### EXERCISE BRIEF:
Only a number is wanted here: the count of lines in the data below where the string "totalNegativeSetupSlack" occurs.

[[ DATASET, beginning ]]

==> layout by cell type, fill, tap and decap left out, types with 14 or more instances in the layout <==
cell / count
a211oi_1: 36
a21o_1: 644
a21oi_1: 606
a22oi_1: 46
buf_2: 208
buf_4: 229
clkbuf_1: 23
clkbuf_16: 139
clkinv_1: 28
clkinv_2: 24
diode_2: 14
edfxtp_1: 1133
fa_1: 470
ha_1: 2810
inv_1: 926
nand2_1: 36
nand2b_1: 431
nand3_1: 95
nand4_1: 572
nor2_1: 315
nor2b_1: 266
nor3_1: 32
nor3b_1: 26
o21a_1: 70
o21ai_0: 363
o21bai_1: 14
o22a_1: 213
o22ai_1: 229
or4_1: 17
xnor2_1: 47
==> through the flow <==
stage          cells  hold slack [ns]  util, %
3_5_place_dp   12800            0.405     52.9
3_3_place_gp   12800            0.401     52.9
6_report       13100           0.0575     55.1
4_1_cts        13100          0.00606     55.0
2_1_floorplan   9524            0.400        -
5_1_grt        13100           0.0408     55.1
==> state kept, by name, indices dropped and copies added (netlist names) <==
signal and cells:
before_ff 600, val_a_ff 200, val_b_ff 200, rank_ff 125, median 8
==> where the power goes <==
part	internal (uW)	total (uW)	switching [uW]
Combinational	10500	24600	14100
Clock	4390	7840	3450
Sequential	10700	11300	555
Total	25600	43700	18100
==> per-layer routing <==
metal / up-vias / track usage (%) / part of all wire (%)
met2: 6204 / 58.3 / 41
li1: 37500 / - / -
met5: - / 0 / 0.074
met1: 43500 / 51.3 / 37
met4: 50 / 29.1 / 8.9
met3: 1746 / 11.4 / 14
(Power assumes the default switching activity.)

[[ DATASET, end ]]
[[ DATASET, beginning ]]

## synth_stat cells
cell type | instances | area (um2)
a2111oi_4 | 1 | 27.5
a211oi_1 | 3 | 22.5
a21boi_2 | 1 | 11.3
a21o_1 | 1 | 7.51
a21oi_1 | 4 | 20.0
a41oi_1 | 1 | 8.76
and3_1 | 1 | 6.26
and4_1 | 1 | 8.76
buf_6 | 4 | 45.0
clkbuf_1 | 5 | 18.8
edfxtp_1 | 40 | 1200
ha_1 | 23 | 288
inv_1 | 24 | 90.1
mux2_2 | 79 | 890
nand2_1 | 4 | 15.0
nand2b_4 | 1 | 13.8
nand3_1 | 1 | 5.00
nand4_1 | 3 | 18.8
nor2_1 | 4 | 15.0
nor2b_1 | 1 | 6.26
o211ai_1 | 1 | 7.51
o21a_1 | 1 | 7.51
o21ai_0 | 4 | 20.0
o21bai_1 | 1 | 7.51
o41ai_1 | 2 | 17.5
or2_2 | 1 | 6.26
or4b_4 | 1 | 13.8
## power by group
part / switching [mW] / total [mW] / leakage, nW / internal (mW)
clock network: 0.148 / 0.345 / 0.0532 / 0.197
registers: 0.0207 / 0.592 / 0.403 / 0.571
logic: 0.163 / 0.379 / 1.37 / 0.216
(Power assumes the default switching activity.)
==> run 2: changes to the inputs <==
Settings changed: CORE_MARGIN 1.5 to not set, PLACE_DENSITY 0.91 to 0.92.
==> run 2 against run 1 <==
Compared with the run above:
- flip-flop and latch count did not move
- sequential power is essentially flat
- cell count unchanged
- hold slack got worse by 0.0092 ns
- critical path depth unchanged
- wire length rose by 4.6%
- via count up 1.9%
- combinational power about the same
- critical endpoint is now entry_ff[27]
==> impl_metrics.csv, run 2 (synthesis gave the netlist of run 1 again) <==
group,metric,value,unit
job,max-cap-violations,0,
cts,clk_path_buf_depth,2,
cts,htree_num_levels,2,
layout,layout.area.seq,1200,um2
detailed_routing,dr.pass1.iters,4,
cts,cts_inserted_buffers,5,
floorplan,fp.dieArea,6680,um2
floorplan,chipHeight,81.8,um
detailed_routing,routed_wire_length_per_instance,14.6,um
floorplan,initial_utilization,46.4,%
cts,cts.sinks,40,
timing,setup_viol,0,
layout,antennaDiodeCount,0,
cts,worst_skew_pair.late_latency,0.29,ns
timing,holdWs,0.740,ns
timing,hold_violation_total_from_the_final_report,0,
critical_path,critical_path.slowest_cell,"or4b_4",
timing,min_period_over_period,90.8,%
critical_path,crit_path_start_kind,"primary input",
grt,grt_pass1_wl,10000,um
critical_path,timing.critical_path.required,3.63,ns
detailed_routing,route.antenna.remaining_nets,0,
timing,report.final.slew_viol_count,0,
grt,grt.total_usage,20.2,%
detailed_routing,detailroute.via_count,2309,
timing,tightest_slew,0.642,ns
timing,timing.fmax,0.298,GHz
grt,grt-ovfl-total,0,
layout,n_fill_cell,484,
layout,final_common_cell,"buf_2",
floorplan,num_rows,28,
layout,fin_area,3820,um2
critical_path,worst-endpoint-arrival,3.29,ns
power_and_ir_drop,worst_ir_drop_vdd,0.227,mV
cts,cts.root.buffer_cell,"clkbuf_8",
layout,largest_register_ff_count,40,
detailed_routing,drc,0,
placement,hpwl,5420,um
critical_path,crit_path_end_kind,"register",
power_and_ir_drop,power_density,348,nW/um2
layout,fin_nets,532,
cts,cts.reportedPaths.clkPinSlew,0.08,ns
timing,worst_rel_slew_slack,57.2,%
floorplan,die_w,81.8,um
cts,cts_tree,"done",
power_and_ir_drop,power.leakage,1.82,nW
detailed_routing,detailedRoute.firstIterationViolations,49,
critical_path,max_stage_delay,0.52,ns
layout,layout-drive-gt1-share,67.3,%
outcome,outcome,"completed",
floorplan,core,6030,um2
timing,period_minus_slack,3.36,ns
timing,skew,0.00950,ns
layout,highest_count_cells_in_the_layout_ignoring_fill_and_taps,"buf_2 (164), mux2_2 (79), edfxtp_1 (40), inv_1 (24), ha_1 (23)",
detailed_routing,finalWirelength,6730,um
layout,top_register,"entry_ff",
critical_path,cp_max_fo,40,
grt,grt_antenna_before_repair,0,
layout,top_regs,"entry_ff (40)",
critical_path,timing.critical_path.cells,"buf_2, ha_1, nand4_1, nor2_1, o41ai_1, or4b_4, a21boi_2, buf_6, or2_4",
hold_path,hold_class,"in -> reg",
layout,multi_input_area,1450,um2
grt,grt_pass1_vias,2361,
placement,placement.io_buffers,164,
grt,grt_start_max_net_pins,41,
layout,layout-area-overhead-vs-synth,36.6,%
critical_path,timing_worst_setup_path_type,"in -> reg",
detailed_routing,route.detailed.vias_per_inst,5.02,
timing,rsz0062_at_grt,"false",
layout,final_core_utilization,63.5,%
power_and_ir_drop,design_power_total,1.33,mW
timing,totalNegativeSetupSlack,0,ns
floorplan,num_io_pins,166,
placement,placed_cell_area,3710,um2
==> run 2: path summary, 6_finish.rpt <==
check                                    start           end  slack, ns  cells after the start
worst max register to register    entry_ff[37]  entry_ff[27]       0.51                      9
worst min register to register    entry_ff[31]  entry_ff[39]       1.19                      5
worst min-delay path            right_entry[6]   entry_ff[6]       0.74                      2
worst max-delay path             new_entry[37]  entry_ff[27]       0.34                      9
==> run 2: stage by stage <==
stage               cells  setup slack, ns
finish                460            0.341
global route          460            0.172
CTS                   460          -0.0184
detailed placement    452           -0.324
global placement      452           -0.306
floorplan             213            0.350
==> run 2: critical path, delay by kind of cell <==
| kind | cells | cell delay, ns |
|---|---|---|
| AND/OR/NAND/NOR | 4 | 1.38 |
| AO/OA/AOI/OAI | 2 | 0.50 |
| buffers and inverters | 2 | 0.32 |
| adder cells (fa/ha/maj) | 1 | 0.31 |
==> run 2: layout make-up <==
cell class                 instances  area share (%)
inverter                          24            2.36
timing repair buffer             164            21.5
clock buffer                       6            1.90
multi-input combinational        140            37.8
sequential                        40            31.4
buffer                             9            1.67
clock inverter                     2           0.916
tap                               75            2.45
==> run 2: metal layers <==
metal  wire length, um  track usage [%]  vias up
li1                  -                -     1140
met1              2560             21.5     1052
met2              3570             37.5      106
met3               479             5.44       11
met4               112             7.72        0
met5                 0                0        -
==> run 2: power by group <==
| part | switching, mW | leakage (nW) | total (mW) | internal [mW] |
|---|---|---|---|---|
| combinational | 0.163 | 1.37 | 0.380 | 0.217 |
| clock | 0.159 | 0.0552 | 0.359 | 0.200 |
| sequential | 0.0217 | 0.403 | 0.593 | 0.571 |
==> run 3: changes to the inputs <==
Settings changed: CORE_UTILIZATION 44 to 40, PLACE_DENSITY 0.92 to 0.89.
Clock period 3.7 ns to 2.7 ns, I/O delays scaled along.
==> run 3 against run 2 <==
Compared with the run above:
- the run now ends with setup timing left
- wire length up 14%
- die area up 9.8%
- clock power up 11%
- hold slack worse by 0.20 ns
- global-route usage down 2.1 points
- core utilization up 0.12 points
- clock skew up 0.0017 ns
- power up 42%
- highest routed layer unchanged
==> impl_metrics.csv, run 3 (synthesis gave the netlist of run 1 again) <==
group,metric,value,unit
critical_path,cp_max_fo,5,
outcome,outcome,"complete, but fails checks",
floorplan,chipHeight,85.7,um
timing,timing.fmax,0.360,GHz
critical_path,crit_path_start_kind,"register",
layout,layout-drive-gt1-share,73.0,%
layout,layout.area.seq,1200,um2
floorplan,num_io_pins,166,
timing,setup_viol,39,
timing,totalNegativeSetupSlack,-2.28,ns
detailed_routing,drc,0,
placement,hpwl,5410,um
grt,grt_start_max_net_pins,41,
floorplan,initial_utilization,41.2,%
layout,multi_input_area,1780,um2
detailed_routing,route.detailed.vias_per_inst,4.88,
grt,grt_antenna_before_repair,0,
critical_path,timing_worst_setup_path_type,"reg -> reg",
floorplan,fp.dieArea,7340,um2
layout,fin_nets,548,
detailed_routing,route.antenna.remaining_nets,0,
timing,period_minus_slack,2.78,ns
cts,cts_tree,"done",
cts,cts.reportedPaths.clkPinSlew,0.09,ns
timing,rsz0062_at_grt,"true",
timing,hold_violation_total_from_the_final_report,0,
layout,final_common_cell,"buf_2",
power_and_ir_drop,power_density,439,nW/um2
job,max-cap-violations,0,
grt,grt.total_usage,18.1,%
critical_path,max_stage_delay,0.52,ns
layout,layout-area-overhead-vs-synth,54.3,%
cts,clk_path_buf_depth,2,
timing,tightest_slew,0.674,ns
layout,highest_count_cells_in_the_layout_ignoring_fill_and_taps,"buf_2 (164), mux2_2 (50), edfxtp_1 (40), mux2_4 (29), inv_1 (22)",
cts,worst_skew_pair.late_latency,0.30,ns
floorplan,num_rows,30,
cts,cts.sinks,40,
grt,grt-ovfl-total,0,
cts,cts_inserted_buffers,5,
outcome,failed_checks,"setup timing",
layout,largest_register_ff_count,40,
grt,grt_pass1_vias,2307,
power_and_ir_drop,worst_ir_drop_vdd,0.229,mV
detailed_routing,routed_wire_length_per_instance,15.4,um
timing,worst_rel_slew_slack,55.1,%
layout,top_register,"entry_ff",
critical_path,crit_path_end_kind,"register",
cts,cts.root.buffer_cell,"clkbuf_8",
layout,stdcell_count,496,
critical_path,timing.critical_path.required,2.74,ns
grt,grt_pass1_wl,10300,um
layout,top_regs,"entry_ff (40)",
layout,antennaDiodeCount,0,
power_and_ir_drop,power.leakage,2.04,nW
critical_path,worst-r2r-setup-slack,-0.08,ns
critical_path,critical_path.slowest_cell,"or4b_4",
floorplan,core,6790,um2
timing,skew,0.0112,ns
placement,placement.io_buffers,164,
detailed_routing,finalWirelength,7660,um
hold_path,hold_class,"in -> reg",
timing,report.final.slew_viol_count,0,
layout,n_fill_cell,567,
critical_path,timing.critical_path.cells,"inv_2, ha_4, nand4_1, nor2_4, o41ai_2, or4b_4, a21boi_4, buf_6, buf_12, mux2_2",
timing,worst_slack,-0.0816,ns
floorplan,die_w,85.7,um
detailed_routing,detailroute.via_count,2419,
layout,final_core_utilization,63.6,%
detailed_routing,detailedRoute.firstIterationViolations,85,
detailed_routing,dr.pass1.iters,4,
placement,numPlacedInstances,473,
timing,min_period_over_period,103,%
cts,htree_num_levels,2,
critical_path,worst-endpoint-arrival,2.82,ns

[[ DATASET, end ]]

### ANSWER BELOW:
2